● **Input data**
========

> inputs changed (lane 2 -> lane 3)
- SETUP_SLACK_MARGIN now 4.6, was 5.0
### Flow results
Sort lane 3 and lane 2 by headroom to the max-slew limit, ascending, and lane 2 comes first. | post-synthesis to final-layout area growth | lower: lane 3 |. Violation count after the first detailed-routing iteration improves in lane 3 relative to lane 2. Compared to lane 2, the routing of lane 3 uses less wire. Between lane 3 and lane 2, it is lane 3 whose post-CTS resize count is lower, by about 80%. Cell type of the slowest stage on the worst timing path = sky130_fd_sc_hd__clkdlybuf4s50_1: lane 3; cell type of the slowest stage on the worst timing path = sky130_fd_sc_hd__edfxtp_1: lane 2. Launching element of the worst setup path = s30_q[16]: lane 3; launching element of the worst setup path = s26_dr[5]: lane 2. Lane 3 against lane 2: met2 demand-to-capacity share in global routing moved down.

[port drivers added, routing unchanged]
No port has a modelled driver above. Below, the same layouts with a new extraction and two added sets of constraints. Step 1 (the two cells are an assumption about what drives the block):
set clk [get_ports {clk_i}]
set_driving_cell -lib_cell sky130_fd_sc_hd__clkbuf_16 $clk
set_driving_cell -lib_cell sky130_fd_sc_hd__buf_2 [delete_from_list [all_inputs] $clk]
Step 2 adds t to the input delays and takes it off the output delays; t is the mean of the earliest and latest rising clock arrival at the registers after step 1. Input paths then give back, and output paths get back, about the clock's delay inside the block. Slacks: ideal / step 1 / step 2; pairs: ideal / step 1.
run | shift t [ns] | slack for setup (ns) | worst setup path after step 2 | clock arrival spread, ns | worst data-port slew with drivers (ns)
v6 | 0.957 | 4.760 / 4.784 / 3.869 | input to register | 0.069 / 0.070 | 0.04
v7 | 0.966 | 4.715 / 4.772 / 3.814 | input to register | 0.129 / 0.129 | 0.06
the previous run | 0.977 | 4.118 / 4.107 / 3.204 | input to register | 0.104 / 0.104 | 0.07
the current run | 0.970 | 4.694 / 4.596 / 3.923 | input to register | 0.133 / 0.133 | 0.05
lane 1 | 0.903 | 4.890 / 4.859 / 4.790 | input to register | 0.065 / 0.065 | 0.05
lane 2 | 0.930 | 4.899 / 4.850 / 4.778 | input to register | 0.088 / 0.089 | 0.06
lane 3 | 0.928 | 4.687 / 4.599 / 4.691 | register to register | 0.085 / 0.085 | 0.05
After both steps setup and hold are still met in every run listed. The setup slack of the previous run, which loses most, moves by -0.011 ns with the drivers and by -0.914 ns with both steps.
Source: an optimization exercise on an open RTL-to-GDS flow (aim: small area, a short achievable clock period and few clock cycles). Production flows keep margins and buffers that such runs may drop.
At most, simulation tests tie the RTL to the original design; equivalence was not proved.
Power is estimated from default activity; no workload was simulated.

==> run a: inputs <==
## raster_core_multirow
module raster_core_multirow #(
   parameter int unsigned CORE_ID      = 3,
   parameter int unsigned NUM_ROWS     = 2,
   parameter int unsigned X_MAX        = 400,
   parameter int unsigned BRAM_LATENCY = 2,
   parameter logic [31:0] LAMBDA_ONE   = 32'h0001_0000,
   parameter int unsigned ADDR_W       = 10
) (
   input  logic              clk,
   input  logic              reset,
   input  logic              s_valid,
   input  logic [31:0]       s_data,
   output logic              s_ready,
   output logic              m_valid,
   input  logic              m_ready,
   output logic [15:0]       m_data,
   output logic              m_last,
   output logic              rch_en,
   output logic [ADDR_W-1:0] rch_addr,
   input  logic [31:0]       rch_data,
   output logic              wch_en,
   output logic [ADDR_W-1:0] wch_addr,
   output logic [31:0]       wch_data
);
export LEC_CHECK = 0
export ABC_AREA = 1
export CAP_MARGIN = 20
export CORE_MARGIN = 2
export CORE_UTILIZATION = 40
export CTS_CLUSTER_DIAMETER = 60
export CTS_CLUSTER_SIZE = 30
export SETUP_SLACK_MARGIN = 4.0
export SLEW_MARGIN = 20
create_clock -name core_clock -period 8.0 [get_ports {clk}]
run.sh (not shown) runs the stock make flow with config.mk's settings and CLKGATE_MAP_FILE= SYNTH_SCRIPT=/design/flow/synth_recipe.tcl, a recipe that flattens the netlist after the stock synthesis.
==> run b: changes against run a <==
--- a/flow/design.v
+++ b/flow/design.v
@@ -77,11 +77,12 @@
    logic [31:0]       ns_s, ns_k;
    logic              fit0, fit1, neg0, neg1, sg0, sg1, ns_big;
    logic              cov, lbig, skip, jump, x_end;
    logic              step, issue, trans, wb_drop, wb_take;
    logic [ADDR_W-1:0] pix_addr;
-   logic              eng_free, s_ready_d, s_ready_q;
+   logic              eng_free, s_ready_d, s_ready_q, clr, stall, fresh, rw, clr_adv;
+   logic              f1_q, f2_q, f3_q;   
    function automatic logic [32:0] add33(input logic [32:0] a, input logic [32:0] b,
                                          input logic ci);
       logic [32:0] p, g, pp, gg, gn, pn;
       p = a ^ b;
       g = a & b;
@@ -214,16 +215,21 @@
       skip = (l0_q[31] && fit0 && neg0) ||
              (l1_q[31] && fit1 && neg1) ||
              (!l0_q[31] && !l1_q[31] && lbig && fit0 && fit1 && !sg0 && !sg1 && ns_big);
       x_end    = x_q >= 9'(X_MAX);
       jump     = in_rast && !x_end && skip;
-      step     = in_rast && !x_end && !skip;
+      step     = in_rast && !x_end && !skip && !stall;
       issue    = step && cov;
       trans    = in_rast && x_end && !row_q && f7_q;
       pix_addr = row_q ? ADDR_W'(x_q) + ADDR_W'(X_MAX) : ADDR_W'(x_q);
-      eng_free = es_q == E_IDLE && !wbq_q;
+      clr      = es_q == E_CLEAR;
+      stall    = clr && cov && pix_addr > ra_q;
+      fresh    = clr && pix_addr == ra_q;
+      eng_free = es_q != E_WB && !wbq_q;
       wb_drop  = es_q == E_WB && v3_q && m_valid_q && !m_ready;
+      rw       = v3_q && es_q != E_WB;           
+      clr_adv  = clr && (!v3_q || (issue && fresh));
       wb_take  = es_q == E_WB && v3_q && !wb_drop;
       s_ready_d = s_ready_q;
    end
    logic unused_d;
    assign unused_d = ^{rch_data[31:28], s_data[19:13]};
@@ -240,11 +246,12 @@
                if (wcnt_q == 4'd9 && (f6_q || f7_q))
                   ms_n = M_PREP;
             end
          end
          M_PREP:  if (sw_q && eng_free) ms_n = M_RAST;
-         M_RAST:  if (x_end && !(!row_q && f7_q)) ms_n = M_DRAIN;
+         M_RAST:  if (x_end && !(!row_q && f7_q))
+                     ms_n = (!rch_en_q && !v2_q) ? M_RX : M_DRAIN;
          default: if (!rch_en_q && !v2_q) ms_n = M_RX;    
       endcase
       wbq_n = wbq_q;
       if (es_q == E_IDLE && wbq_q)
          wbq_n = 1'b0;
@@ -258,27 +265,24 @@
          f6_q <= !s_data[12] && s_data[5:0] <= 6'(ROW_BASE) &&
                  s_data[11:6] >= 6'(ROW_BASE);
          f7_q <= !s_data[12] && s_data[5:0] <= 6'(ROW_BASE + 1) &&
                  s_data[11:6] >= 6'(ROW_BASE + 1);
       end
-      if (acc && wcnt_q == 4'd1)                 l0_q <= s_data;
-      else if (trans)                             l0_q <= r0_q;
+      if (trans || wcnt_q == 4'd3)               l0_q <= r0_q;
       else if (jump)                              l0_q <= n0[31:0];
       else if (a0_q != '0 || step)               l0_q <= sum0;
-      if (acc && wcnt_q == 4'd2)                 l1_q <= s_data;
-      else if (trans)                             l1_q <= r1_q;
+      if (trans || wcnt_q == 4'd5)               l1_q <= r1_q;
       else if (jump)                              l1_q <= n1[31:0];
       else if (a1_q != '0 || step)               l1_q <= sum1;
-      if (acc && wcnt_q == 4'd7)                 z_q  <= s_data[15:0];
-      else if (trans)                             z_q  <= rz_q;
+      if (trans || wcnt_q == 4'd8)               z_q  <= rz_q;
       else if (jump)                              z_q  <= nz;
       else if (az_q != '0 || step)               z_q  <= sumz;
-      if (acc && wcnt_q == 4'd3)                 r0_q <= s_data;
+      if (acc && (wcnt_q == 4'd1 || wcnt_q == 4'd3)) r0_q <= s_data;
       else if (prep_swap)                         r0_q <= sum0;
-      if (acc && wcnt_q == 4'd5)                 r1_q <= s_data;
+      if (acc && (wcnt_q == 4'd2 || wcnt_q == 4'd5)) r1_q <= s_data;
       else if (prep_swap)                         r1_q <= sum1;
-      if (acc && wcnt_q == 4'd8)                 rz_q <= s_data[15:0];
+      if (acc && (wcnt_q == 4'd7 || wcnt_q == 4'd8)) rz_q <= s_data[15:0];
       else if (prep_swap)                         rz_q <= sumz;
       if (acc && wcnt_q == 4'd4)                 dx0_q <= s_data;
       else if (prep_swap)                         dx0_q <= r0_q;
       if (acc && wcnt_q == 4'd6)                 dx1_q <= s_data;
       else if (prep_swap)                         dx1_q <= r1_q;
@@ -300,13 +304,16 @@
       zp2_q <= zp1_q;
       zp3_q <= zp2_q;
       a2_q  <= rch_addr_q;
       a3_q  <= a2_q;
       rch_addr_q <= es_q != E_WB ? pix_addr : (wb_drop ? need_q : ra_q);
-      wch_addr_q <= es_q == E_CLEAR ? ra_q : (es_q == E_WB ? need_q : a3_q);
-      wch_z_q  <= es_q == E_IDLE ? zp3_q : '0;
-      wch_id_q <= es_q == E_IDLE;
+      wch_addr_q <= rw ? a3_q : (es_q == E_WB ? need_q : ra_q);
+      wch_z_q  <= rw ? zp3_q : '0;
+      wch_id_q <= rw && (!f3_q || zp3_q != '0);
+      f1_q     <= issue && fresh;
+      f2_q     <= f1_q;
+      f3_q     <= f2_q;
       if (wb_take) begin
          m_data_q <= {need_q >= ADDR_W'(X_MAX), rch_data[27:16]};
          m_last_q <= need_q == ADDR_W'(NPIX - 1);
       end
    end
@@ -331,11 +338,11 @@
          wch_en_q  <= 1'b0;
       end else begin
          v2_q     <= rch_en_q && !wb_drop;
          v3_q     <= v2_q && !wb_drop;
          rch_en_q <= issue;
-         wch_en_q <= v3_q && es_q == E_IDLE && zp3_q > rch_data[15:0];
+         wch_en_q <= rw && (f3_q || zp3_q > rch_data[15:0]);
          ms_q      <= ms_n;
          wcnt_q    <= wcnt_n;
          wbq_q     <= wbq_n;
          s_ready_q <= ms_n == M_RX && !(wcnt_n == 4'd0 && wbq_n);
          sw_q <= ms_q == M_PREP && (sw_q || prep_swap);
@@ -356,16 +363,19 @@
             az_q <= az_q - 2'd1;
          if (m_valid_q && m_ready)
             m_valid_q <= 1'b0;
          case (es_q)
             E_CLEAR: begin
-               wch_en_q <= 1'b1;
-               if (ra_q == ADDR_W'(NPIX - 1)) begin
-                  ra_q <= '0;
-                  es_q <= E_IDLE;
-               end else begin
-                  ra_q <= ra_q + ADDR_W'(1);
+               if (!v3_q && !(issue && fresh))
+                  wch_en_q <= 1'b1;
+               if (clr_adv) begin
+                  if (ra_q == ADDR_W'(NPIX - 1)) begin
+                     ra_q <= '0;
+                     es_q <= E_IDLE;
+                  end else begin
+                     ra_q <= ra_q + ADDR_W'(1);
+                  end
                end
             end
             E_WB: begin
                if (wb_drop) begin
                   rch_en_q <= 1'b1;
--- a/flow/config.mk
+++ b/flow/config.mk
@@ -7,9 +7,7 @@
 export LEC_CHECK = 0
 export ABC_AREA = 1
 export CAP_MARGIN = 20
 export CORE_MARGIN = 2
 export CORE_UTILIZATION = 40
-export CTS_CLUSTER_DIAMETER = 60
-export CTS_CLUSTER_SIZE = 30
 export SETUP_SLACK_MARGIN = 4.0
 export SLEW_MARGIN = 20
==> qor summary <==
item	run b	run a
Latest clock arrival within the worst-skew pair	0.62 ns	0.63 ns
Area of the core	71490 µm²	74200 µm²
Register bit count reported by yosys	460	457
Vertical extent of the die	272.7 µm	277.2 µm
Fin crit period	3.907 ns	3.847 ns
Count of clock-net buffers in the final layout	75	52
Crit. path cell count	21	12
Combinational power	0.00639 W	0.00633 W
Flop pwr share	29.6%	30.2%
Number of clock sinks seen by CTS	460	457
Worst-case reg-to-reg path depth	21	12
Synthesized area per cell	8.769 µm²	8.246 µm²
Total power consumption of the routed design	0.01253 W	0.01254 W
Met1 global-route usage	31.34%	33.61%
Switching Fraction	40.43%	42.59%
Share of final-layout standard cells stronger than drive strength 1	9.787%	7.160%
Multi-input gate area in the final layout	15330 µm²	15990 µm²
Pre-CTS worst setup slack	2.671 ns	2.139 ns
Required time worst endpoint	8.32 ns	8.25 ns
Achievable clock frequency	256.0 MHz	260.0 MHz
Status	finished clean	finished clean
Non-Clock Inverter Count	483	501
Final weighted congestion in routability-driven placement	0.9366	0.9037
Overall die width	272.7 µm	277.2 µm
DRC marker count from the first detailed-route iteration	2059	2503
Testbench counts of run a, summed over its fixed seeds: cycles 86,487.
For run b, only the layout was checked, not whether the RTL still works.

-- port drivers added, routing unchanged --
In the flow no input, the clock included, has a driving cell. The finished layouts below were timed again as built, in two steps. Step 1 assumes that a clkbuf_16 drives the clock port and a buf_2 every other input. Step 2 also shifts input and output timing later by t, the mid clock arrival at the registers, as if the neighbouring blocks saw the same clock. Slacks: ideal ports / drivers / drivers and shift; pairs: ideal ports / drivers.
run | t, ns | slack for setup (ns) | slew at the worst register clock pin (ns)
run a | 0.670 | 4.153 / 4.153 / 3.531 | 0.10 / 0.10
run b | 0.665 | 4.093 / 4.093 / 3.499 | 0.07 / 0.07
After both steps setup and hold are still met in every run listed. For run a, which loses most, drivers alone change the setup slack by 0.000 ns; drivers and shift together by -0.622 ns.
This is an optimization exercise on Yosys and OpenROAD, whose aim is small area and a short achievable clock period, not a production implementation.
The RTL was checked by simulation tests, not by an equivalence proof against the original design.
No activity file was given, so power comes from the tool's default toggle rates.

Design cpuPipeline, start of the top module:
module cpuPipeline #(
	parameter int dataWidth = 16
) (
	input logic clk,
	input logic rst,
	input logic instrValid,
	input cpuPkg::instr_t instr,
	output logic wbValid,
	output cpuPkg::regAddr_t wbAddr,
	output logic [dataWidth-1:0] wbData
);
	logic [dataWidth-1:0] exRd1, exRd2;
	logic [dataWidth-1:0] exResult;
	logic [cpuPkg::regAddrWidth-1:0] exImm;
	cpuPkg::regAddr_t exWriteAddr;
	logic exWriteEn;
	logic exMult;
	logic [cpuPkg::selCount-1:0] exSel;
	logic exSub;
	decodeStage #(.dataWidth(dataWidth)) decodeStage_i (
		.clk(clk), .rst(rst), .instrValid(instrValid), .instr(instr),
		.wbValid(wbValid), .wbAddr(wbAddr), .wbData(wbData),
		.exRd1(exRd1), .exRd2(exRd2), .exResult(exResult),
		.exImm(exImm), .exWriteAddr(exWriteAddr), .exWriteEn(exWriteEn),
		.exMult(exMult), .exSel(exSel), .exSub(exSub)
	);
	executeStage #(.dataWidth(dataWidth)) executeStage_i (
		.clk(clk), .rst(rst),
		.exRd1(exRd1), .exRd2(exRd2),
		.exImm(exImm), .exWriteAddr(exWriteAddr), .exWriteEn(exWriteEn),
		.exMult(exMult), .exSel(exSel), .exSub(exSub),
		.wbValid(wbValid), .wbAddr(wbAddr), .wbData(wbData),
		.exResult(exResult)
	);
endmodule
export LEC_CHECK = 0
export CAP_MARGIN = 20
export CORE_MARGIN = 2
export CORE_UTILIZATION = 40
export SETUP_SLACK_MARGIN = 3.8
export SLEW_MARGIN = 20
create_clock -name core_clock -period 7.5 [get_ports {clk}]
run.sh (not shown) runs the stock make flow with config.mk's settings and CLKGATE_MAP_FILE= SYNTH_SCRIPT=/design/flow/synth_recipe.tcl, a recipe that flattens the netlist after the stock synthesis.
Next try:
Settings changed: SETUP_SLACK_MARGIN 3.8 to 4.2.
The new run completed without violations. First-iteration DRC count falls slightly. Final cell count rises by a few percent. Routed wire length rises by a few percent.


cpuPipeline, a different RTL version from the one above (not shown whole).
Size in the first run: roughly 2300 cells after synthesis, about 410 flip-flops.
export LEC_CHECK = 0
export CAP_MARGIN = 20
export CORE_MARGIN = 2
export CORE_UTILIZATION = 40
export SETUP_SLACK_MARGIN = 3.95
export SLEW_MARGIN = 20
create_clock -name core_clock -period 7.5 [get_ports {clk}]
standard.sh (not shown) runs the stock make flow with config.mk's settings and CLKGATE_MAP_FILE= SYNTH_SCRIPT=/design/flow/synth_recipe.tcl, a recipe that flattens the netlist after the stock synthesis.
==> flow/flow/run.sh <==
#!/bin/bash
# The standard layout (standard.sh, standard synthesis included) with two
# changes: the port buffers are buf_4 cells rather than the delay cells
# buffer_ports picks by itself, and clock tree synthesis adds no dummy loads and
# clusters up to 20 registers per leaf buffer.
set -euo pipefail
export BUFFER_PORTS_ARGS="-buffer_cell sky130_fd_sc_hd__buf_4"
export CTS_ARGS="-sink_clustering_enable -repair_clock_nets -dont_use_dummy_load -sink_clustering_size 20 -sink_clustering_max_diameter 100"
bash standard.sh > standard.log 2>&1
Edit:
--- a/flow/config.mk
+++ b/flow/config.mk
@@ -10,3 +10,3 @@
 export CORE_UTILIZATION = 40
-export SETUP_SLACK_MARGIN = 3.95
+export SETUP_SLACK_MARGIN = 4.45
 export SLEW_MARGIN = 20
Count of clock-buffer cells in the layout is unchanged.
Sequential share of layout area went down by 2.3 points.
Die area does not change.
First-iteration DRC count went up by 9.8%.
Cell area went up by 6.4%.
Synthesized cell count stays the same.
Core utilization went up by 2.9 points.
Worst setup slack gains 190 ps.
Critical path depth went up by 2.
Via count went up by 2.5%.
Global-route usage went up by 0.63 points.
Edit:
--- a/flow/config.mk
+++ b/flow/config.mk
@@ -10,3 +10,3 @@
 export CORE_UTILIZATION = 40
-export SETUP_SLACK_MARGIN = 4.45
+export SETUP_SLACK_MARGIN = 4.25
 export SLEW_MARGIN = 20
After rerunning: Die area stays the same; sequential cell count does not change; count of clock-buffer cells in the layout fell by 1; final area fell by 1.2%; combinational power is lower by about 4%; wire length hardly moves.


cpuPipeline, a different RTL version from the one above (not shown whole).
For scale: roughly 2300 cells after synthesis, roughly 420 flip-flops, about 26000 sq um of cells after synthesis.
==> flow/config.mk <==
export PLATFORM = sky130hd
export DESIGN_NAME = cpuPipeline
export DESIGN_NICKNAME = cpuPipeline
export VERILOG_FILES = /design/flow/design.v
export SDC_FILE = /design/flow/constraint.sdc
export NUM_CORES = 4
export LEC_CHECK = 0
export CAP_MARGIN = 20
export CORE_MARGIN = 2
export CORE_UTILIZATION = 40
export SETUP_SLACK_MARGIN = 3.8
export SLEW_MARGIN = 20
==> flow/constraint.sdc <==
create_clock -name core_clock -period 7.5 [get_ports {clk}]
set_input_delay 1.5000 -clock core_clock [delete_from_list [all_inputs] [get_ports {clk}]]
set_output_delay 1.5000 -clock core_clock [all_outputs]
set_load 0.01 [all_outputs]
Scripts as last shown in full above: flow/flow/run.sh
Next try:
--- a/flow/config.mk
+++ b/flow/config.mk
@@ -10,3 +10,3 @@
 export CORE_UTILIZATION = 40
-export SETUP_SLACK_MARGIN = 3.8
+export SETUP_SLACK_MARGIN = 3.6
 export SLEW_MARGIN = 20
=>
- The new run ran to the end with no violations
- non-clock buffer count falls by 11
- die area does not change
- setup slack gets worse by 0.21 ns
- fmax falls by a few percent
- first-iteration DRC count falls by a few percent
- routed wire length falls slightly
- design area falls slightly
Next try:
--- a/flow/config.mk
+++ b/flow/config.mk
@@ -10,3 +10,3 @@
 export CORE_UTILIZATION = 40
-export SETUP_SLACK_MARGIN = 3.6
+export SETUP_SLACK_MARGIN = 4.1
 export SLEW_MARGIN = 20
Result:
- worst setup slack improves by 0.29 ns
- synthesized area stays the same
- worst hold slack degrades by 0.012 ns
- global-route usage decreases by 0.29 points
- cell count increases by 1.8%
- maximum frequency increases by 8.1%
- critical path depth is unchanged
- sequential share of layout area decreases by 1.6 points
- clock skew decreases by 0.052 ns
- total power decreases by 0.40%
- die area does not change

-- separate check: timing with driven ports --
No port has a modelled driver above. Below, the same layouts with a new extraction and two added sets of constraints.
Step 1 sets driving cells, clkbuf_16 on the clock port and buf_2 on the other inputs (assumed; they add their load-dependent delay and slew).
Step 2 moves the port delays by t, midway between the first and last clock arrival at a register: inputs arrive t later, outputs are due t later. That takes back most of the time a late clock gives input paths.
a / b / c = ideal / step 1 / step 2; a / b = the first two.
run | t, ns | setup WS [ns] | worst setup path at the end | worst data-port slew with drivers (ns)
the first run of note 1 | 0.671 | 3.781 / 3.781 / 3.158 | input to register | 0.04
the second run of note 1 | 0.653 | 4.097 / 4.097 / 3.585 | input to register | 0.04
the first run of note 2 | 0.639 | 3.877 / 3.877 / 3.442 | input to register | 0.04
the second run of note 2 | 0.643 | 4.070 / 4.070 / 3.505 | input to register | 0.04
the third run of note 2 | 0.637 | 4.071 / 4.071 / 3.516 | input to register | 0.06
the first run of note 3 | 0.637 | 3.805 / 3.805 / 3.260 | input to register | 0.04
the second run of note 3 | 0.637 | 3.600 / 3.600 / 3.032 | input to register | 0.04
the third run of note 3 | 0.649 | 3.891 / 3.891 / 3.405 | input to register | 0.04
After both steps setup and hold are still met in every run listed. For the first run of note 1, which loses most, drivers alone change the setup slack by 0.000 ns; drivers and shift together by -0.623 ns.
This is an optimization exercise on Yosys and OpenROAD, whose aim is small area, not a production implementation. RTL that was checked went through simulation tests only; none was proved equivalent to the original. No functional check of the RTL was part of runs 4 to 6. Power figures rest on the tool's default switching activity, not on a simulated workload.

## design/flow/flow/run.sh

```bash
#!/bin/bash
# Layout flow: the standard ORFS flow (standard synthesis unchanged), with
# the port buffers made of the smallest buffer cell instead of the default
# choice. Every input and output port still gets its own buffer.
set -euo pipefail
bash standard.sh BUFFER_PORTS_ARGS="-buffer_cell sky130_fd_sc_hd__buf_1" finish > orfs_flow.log 2>&1
```

## design/flow/standard.sh

```bash
#!/bin/bash
# synth_recipe.tcl (not shown) runs the flow's synth.tcl, then flattens the netlist and writes it again
# the make line also repeats each setting of config.mk as NAME=value (left out here)
make -C /OpenROAD-flow-scripts/flow DESIGN_CONFIG=/design/flow/config.mk WORK_HOME=/design/flow/orfs CLKGATE_MAP_FILE= SYNTH_SCRIPT=/design/flow/synth_recipe.tcl "${@:-finish}"
```

## design/flow/config.mk

```make
export PLATFORM = sky130hd
export DESIGN_NAME = audio_noise_gate_with_hold
export DESIGN_NICKNAME = audio_noise_gate_with_hold
export VERILOG_FILES = /design/flow/design.v
export SDC_FILE = /design/flow/constraint.sdc
export NUM_CORES = 4
export LEC_CHECK = 0
export CAP_MARGIN = 10
export CORE_MARGIN = 2
export CORE_UTILIZATION = 75
export CTS_BUF_LIST = sky130_fd_sc_hd__clkbuf_16
export CTS_CLUSTER_DIAMETER = 90
export CTS_CLUSTER_SIZE = 24
export SLEW_MARGIN = 10
```

## design/flow/constraint.sdc

```tcl
create_clock -name core_clock -period 12.0 [get_ports {clk_i}]
set_input_delay 2.4000 -clock core_clock [delete_from_list [all_inputs] [get_ports {clk_i}]]
set_output_delay 2.4000 -clock core_clock [all_outputs]
set_load 0.01 [all_outputs]
```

========

● **Problem details**
Copy the records above faithfully. Begin at their first line, end at the line containing "### Flow results", and include nothing else.

● **Exercise output**
> inputs changed (lane 2 -> lane 3)
- SETUP_SLACK_MARGIN now 4.6, was 5.0
### Flow results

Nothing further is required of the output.